GMO ‘Arctic Apple” now in grocery stores


by Catherine Haug, Nov 22, 2017 (Image, right, from OCA and used with permission)

HEADS-UP! I wrote about the pending introduction of the GMO Arctic Apple last year, and now it is in about 400 grocery stores in the Midwest, and will soon spread through the country. This apple is genetically engineered to resist browning when cut/sliced. Initially, this Arctic Apple will be sold cut – in 10-oz bags, but in the future could be sold whole. They will not be labeled as “GMO;” instead, you will need to use a cell phone to read the QR code.

This new variety, developed by Okanagan Specialty Fruits, are engineered to suppress the production of the enzyme polyphony oxides (PPO), that causes the browning of the apple’s flesh when exposed to air. 

While the assumption is that a browned apple is a bad apple, that assumption is not true.

Browning is the apple’s way of protecting itself – and you, the consumer – from bad bacteria and fungi. This browning results from the oxidation of phenolic compounds into antiseptic O-quinones. Apples are very high in phenolic compounds, which have many benefits for human health – “an apple a day keeps the doctor away.” You won’t get this benefit from the GMO Arctic apple.

Instead, there are better, safer and healthier ways to prevent browning of cut apples (1):

  • Put cut apples in the refrigerator. This will slow down the chemical reactions and oxidation process that leads to browning.
  • Spray exposed areas of cut apples with pineapple juice or lemon juice, which will slow enzymatic browning.
  • Immerse cut apples in pure water, which will keep oxygen from reaching the surface without affecting flavor. You can even add a dissolved vitamin C tablet to the water; the antioxidants will further stave off browning.11
  • Blanch apples in boiling water for four to five minutes (this should only be used for apples you plan on cooking, as it will affect the texture).

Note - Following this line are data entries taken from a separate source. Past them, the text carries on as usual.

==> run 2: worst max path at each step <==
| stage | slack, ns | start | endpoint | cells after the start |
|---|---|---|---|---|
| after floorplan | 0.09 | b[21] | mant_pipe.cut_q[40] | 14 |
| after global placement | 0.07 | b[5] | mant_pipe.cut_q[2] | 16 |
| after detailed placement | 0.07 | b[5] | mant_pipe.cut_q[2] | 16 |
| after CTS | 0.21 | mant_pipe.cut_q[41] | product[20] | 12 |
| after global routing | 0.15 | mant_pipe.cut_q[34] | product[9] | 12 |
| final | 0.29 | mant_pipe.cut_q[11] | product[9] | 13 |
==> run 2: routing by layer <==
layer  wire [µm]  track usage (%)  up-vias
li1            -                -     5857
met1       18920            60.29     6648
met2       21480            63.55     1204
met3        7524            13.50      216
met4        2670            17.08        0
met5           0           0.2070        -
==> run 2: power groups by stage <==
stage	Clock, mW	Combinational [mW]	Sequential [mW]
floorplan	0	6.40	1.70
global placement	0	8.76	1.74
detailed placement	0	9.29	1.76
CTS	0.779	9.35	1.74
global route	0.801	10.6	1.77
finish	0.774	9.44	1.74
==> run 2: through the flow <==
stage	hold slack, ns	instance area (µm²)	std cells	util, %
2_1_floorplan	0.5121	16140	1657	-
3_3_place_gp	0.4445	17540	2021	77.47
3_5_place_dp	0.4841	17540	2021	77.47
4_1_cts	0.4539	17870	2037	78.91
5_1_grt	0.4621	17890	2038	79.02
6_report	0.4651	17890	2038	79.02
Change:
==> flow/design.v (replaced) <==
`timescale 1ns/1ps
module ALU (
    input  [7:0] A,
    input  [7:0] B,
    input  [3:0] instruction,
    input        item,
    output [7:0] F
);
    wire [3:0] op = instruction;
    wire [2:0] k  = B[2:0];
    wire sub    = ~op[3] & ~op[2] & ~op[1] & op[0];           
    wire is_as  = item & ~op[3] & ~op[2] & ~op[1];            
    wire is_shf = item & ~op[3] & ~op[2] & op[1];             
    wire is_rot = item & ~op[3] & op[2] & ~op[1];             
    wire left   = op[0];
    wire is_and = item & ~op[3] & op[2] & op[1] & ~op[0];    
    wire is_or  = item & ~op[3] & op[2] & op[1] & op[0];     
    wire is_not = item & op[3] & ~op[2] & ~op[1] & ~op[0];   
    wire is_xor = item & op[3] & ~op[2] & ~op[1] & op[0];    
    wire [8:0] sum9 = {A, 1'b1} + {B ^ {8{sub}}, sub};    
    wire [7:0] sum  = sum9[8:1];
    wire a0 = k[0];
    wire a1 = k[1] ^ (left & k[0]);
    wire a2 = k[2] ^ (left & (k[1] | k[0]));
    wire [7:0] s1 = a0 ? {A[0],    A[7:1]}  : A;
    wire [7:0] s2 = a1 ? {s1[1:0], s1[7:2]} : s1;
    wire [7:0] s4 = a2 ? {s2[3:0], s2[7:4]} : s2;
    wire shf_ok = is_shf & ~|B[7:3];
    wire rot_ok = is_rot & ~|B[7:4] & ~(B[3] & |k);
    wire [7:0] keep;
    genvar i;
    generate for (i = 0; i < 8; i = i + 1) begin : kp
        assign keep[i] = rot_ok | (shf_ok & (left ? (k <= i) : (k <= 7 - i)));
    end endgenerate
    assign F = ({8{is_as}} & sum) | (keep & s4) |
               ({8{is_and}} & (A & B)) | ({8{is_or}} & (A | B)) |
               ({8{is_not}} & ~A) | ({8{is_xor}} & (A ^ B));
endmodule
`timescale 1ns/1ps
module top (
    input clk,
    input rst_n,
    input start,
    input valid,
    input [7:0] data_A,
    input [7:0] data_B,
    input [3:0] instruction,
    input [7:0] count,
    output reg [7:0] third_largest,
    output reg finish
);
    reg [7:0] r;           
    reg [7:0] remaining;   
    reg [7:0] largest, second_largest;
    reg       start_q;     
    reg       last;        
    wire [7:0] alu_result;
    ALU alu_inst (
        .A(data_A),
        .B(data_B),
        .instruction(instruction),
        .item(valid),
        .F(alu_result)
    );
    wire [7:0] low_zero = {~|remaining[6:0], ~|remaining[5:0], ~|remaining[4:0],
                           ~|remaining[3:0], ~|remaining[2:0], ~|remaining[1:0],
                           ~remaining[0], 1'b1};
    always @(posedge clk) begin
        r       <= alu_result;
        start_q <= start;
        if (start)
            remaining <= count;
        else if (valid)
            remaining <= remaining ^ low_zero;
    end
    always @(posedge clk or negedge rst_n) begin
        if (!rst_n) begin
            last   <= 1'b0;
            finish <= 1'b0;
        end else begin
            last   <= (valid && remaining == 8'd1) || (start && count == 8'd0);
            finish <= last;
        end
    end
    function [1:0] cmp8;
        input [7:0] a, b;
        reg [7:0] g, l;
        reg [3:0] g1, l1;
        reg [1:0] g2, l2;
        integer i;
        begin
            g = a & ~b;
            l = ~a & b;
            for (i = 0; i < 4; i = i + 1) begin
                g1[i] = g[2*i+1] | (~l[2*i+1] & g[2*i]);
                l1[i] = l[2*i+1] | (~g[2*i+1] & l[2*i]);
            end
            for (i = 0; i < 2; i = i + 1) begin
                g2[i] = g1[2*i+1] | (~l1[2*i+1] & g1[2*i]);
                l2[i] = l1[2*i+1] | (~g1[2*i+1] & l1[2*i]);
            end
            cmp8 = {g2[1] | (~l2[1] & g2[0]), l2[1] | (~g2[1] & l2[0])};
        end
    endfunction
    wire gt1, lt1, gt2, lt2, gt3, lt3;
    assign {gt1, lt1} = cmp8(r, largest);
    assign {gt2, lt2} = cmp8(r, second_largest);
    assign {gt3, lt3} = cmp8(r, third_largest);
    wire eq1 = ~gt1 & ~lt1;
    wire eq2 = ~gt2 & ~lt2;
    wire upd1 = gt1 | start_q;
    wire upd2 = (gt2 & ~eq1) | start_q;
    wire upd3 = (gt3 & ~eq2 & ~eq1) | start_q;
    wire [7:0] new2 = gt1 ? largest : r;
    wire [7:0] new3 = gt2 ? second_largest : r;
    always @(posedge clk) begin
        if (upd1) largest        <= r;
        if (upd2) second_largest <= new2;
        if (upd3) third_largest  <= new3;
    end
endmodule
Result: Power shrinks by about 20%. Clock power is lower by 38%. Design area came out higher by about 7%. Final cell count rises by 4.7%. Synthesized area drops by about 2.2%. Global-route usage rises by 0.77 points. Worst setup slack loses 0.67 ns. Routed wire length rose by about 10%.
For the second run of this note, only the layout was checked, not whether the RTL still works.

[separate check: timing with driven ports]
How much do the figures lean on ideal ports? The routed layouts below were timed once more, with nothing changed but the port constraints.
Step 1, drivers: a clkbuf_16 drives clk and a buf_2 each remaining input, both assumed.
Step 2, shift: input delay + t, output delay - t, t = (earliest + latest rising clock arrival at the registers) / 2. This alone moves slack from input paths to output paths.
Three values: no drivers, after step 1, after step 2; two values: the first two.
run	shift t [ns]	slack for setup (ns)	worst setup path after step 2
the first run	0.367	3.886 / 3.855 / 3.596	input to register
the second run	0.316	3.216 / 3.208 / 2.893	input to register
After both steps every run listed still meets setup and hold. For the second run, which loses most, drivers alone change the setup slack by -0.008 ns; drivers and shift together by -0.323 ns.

This introduction is a bellwether to test whether American consumers will accept or reject them. I vote to reject them;  how about you? Unfortunately, in testing earlier this year (2017), 90 percent of consumers who tried them said they’d buy them if they were available. Unfortunately, they will not be labeled as “GMO;’ instead there will be a QR code on the package, which consumers can scan with a cellphone for more information. (2) So, don’t forget to take your cell phone to the grocery store….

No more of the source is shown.